Pues me vais a permitir que os lleve la contraria, pero no estoy de acuerdo en nada con lo de los hijos...
Vale que todos son distintos, pero estoy convencido que el fracaso náutico de muchos hijos es porque no se les ha sabido estimular, no se les ha respetado su entorno (en el barco) y no se les ha sabido inculcar amor al mar y a la navegación.
Claro que para eso hay que tener mucha mano derecha y también de izquierda. Es muy facil que en el barco te sientas "capitán" e impongas tu ley (lo cual es necesario, pero con suavidad).
Todo eso puede desarrollarse en un libro...
Pero creo que es un grave, gravísimo error, no hacer que los niños sientan el barco como algo suyo, el mar como algo no extraño y la náutica como algo muy satisfactorio.
Tengo dos hijos, ahora ya mayorcitos. No han dejado nunca de venir al barco. Ni los fines de semana, ni en vacaciones. En regatas y en cruceros paelleros. Puedo decir que incluso a veces he salido porque ellos me han arrastrado o convencido y el barco lo sienten y quieren como algo suyo...

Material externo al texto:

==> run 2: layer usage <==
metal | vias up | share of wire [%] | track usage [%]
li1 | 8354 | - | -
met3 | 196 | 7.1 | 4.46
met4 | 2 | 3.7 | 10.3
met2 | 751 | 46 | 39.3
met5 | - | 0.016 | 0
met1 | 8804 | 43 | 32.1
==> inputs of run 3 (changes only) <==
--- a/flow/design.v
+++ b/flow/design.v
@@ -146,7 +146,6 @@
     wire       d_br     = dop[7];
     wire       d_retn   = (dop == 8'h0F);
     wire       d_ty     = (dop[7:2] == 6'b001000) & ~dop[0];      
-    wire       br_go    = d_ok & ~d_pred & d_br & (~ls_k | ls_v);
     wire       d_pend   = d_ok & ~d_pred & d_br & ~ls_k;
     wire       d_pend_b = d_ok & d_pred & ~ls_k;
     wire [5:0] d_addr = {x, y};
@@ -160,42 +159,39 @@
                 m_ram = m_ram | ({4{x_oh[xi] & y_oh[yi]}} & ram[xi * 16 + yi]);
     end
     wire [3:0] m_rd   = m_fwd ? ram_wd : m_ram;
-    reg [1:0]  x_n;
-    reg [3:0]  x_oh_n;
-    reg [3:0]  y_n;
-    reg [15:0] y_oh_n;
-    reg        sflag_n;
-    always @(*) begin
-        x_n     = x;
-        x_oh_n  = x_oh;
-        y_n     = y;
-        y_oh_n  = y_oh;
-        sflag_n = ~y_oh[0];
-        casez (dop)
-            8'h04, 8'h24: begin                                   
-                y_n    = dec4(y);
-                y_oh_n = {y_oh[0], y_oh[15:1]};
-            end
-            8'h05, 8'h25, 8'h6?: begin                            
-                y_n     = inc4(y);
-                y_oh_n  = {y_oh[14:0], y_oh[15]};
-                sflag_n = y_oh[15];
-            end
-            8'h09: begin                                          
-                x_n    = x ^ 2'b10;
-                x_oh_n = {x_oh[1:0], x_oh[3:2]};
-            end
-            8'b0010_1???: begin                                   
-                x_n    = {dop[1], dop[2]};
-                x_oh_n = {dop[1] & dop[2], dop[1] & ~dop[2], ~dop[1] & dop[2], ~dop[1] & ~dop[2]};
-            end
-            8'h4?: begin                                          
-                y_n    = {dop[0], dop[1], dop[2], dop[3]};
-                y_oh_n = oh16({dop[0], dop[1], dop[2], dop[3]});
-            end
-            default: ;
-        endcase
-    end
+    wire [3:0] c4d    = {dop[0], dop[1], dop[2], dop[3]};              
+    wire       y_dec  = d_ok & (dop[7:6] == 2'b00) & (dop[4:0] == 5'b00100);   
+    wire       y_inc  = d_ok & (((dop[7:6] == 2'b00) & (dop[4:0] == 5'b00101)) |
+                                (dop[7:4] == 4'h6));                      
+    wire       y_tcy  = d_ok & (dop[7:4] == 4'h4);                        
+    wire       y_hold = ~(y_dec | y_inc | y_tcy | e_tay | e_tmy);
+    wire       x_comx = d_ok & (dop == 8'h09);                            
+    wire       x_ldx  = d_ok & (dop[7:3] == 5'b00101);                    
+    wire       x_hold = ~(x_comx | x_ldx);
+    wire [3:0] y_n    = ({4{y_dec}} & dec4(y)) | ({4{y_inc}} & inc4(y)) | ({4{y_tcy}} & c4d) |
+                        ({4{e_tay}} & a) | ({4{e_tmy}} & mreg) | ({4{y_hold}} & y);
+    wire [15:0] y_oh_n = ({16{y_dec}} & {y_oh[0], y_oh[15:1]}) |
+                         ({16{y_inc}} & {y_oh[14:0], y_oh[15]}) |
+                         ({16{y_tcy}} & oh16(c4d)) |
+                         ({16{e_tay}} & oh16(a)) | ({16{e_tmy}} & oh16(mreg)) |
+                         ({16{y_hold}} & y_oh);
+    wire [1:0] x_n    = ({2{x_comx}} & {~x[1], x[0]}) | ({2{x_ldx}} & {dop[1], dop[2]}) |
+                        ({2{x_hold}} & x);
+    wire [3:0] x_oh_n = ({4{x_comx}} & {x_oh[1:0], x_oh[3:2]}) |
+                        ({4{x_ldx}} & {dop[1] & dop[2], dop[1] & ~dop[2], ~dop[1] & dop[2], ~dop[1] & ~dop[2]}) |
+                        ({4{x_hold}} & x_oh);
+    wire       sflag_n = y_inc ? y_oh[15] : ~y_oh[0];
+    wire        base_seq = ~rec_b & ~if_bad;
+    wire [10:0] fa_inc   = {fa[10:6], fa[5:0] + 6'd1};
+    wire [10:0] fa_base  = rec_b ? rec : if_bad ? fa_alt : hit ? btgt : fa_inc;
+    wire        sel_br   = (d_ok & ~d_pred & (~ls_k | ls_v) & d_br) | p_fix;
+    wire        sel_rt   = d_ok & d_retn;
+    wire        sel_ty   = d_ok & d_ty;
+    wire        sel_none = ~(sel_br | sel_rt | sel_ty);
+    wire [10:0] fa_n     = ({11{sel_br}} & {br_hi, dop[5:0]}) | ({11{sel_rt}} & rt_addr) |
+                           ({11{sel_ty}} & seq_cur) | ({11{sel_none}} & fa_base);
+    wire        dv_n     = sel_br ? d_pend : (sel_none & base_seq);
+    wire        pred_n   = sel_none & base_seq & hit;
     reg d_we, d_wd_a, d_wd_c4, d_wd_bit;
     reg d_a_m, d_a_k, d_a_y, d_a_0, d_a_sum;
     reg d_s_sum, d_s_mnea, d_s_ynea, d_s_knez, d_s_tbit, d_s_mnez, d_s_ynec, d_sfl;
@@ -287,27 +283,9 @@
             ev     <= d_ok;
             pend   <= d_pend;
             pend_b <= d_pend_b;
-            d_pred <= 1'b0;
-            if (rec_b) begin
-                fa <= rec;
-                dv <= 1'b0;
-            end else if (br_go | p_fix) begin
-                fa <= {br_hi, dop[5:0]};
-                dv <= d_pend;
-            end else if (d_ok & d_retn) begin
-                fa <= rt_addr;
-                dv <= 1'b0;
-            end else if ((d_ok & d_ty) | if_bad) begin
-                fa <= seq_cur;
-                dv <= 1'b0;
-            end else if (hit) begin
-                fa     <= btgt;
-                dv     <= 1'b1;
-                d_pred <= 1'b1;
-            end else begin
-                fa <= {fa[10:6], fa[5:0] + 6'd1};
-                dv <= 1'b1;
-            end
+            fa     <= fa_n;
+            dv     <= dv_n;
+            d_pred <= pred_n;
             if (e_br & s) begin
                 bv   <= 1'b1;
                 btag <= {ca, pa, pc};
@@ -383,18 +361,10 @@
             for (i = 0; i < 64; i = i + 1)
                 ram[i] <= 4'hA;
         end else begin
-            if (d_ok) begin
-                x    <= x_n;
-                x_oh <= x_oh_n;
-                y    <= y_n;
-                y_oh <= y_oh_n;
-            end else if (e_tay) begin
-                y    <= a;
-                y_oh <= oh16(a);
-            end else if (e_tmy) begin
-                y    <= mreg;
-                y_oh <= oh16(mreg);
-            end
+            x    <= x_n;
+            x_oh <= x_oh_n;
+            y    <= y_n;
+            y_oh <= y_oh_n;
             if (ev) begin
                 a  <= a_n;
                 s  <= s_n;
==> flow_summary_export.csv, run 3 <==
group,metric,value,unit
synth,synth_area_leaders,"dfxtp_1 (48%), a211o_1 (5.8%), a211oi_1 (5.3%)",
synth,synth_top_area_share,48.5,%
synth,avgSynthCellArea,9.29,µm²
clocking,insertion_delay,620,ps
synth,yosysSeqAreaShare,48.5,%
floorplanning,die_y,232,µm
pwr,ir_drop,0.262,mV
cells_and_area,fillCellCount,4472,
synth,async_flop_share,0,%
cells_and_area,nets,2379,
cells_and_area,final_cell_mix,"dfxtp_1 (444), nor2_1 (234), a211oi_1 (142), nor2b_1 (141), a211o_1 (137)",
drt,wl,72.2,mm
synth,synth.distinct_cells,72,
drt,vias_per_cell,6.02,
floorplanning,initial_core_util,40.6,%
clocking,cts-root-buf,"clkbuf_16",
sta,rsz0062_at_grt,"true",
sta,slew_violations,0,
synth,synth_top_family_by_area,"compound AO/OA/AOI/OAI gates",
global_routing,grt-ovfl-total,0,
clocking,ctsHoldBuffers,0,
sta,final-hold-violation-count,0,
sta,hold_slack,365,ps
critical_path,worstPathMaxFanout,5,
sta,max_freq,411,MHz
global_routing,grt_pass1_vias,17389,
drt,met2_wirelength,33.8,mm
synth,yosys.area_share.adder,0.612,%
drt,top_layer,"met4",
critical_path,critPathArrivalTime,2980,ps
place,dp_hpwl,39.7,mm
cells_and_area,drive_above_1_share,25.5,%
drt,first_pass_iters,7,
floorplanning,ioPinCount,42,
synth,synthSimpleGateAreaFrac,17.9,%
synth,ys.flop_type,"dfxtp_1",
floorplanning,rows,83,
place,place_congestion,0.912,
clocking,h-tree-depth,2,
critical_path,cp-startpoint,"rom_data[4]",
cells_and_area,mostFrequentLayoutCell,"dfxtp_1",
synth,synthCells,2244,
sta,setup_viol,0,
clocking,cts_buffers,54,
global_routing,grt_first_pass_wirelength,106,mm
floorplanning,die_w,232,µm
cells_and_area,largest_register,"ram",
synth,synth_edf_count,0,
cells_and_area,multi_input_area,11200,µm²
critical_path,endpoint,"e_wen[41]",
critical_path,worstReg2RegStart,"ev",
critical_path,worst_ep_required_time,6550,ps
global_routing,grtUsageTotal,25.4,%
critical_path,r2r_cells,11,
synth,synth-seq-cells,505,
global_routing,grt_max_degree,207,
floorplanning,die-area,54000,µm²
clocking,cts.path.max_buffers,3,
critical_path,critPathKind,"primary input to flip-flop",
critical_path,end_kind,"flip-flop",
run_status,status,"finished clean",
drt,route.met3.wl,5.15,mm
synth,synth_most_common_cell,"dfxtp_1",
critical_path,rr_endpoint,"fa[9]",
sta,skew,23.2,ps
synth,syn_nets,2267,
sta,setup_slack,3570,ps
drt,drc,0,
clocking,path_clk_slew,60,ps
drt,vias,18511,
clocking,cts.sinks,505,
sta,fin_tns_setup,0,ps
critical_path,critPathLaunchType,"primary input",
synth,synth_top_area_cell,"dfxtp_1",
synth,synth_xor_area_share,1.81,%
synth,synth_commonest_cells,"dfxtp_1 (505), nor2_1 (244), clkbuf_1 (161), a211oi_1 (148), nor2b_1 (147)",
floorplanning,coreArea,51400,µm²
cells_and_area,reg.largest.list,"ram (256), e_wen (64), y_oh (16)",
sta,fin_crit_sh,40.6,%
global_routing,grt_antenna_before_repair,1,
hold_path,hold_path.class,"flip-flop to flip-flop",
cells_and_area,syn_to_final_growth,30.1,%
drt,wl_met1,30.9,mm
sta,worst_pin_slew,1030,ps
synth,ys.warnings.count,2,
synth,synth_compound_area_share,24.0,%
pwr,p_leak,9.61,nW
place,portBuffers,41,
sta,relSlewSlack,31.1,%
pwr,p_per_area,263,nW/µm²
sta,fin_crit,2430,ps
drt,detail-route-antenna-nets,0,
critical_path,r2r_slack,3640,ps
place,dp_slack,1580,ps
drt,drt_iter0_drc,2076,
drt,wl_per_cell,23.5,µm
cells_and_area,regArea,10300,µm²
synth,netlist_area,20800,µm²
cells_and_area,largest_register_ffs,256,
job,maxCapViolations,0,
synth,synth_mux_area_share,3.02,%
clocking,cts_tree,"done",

Y no son unos bichos raros ...
Eso sí, desde pequeños han vivido el tema con una absoluta normalidad.
Así que Maquey, mi personal consejo es que busques y encuentres este barco en el que os podáis sentir a gusto y disfrutar toda la familia y te esfuerces en disfrutarlo todos. No caigas en lo fácil de que el barco es mío, lo llevo yo y hago lo que me dá la gana. Un día te arrepentirás.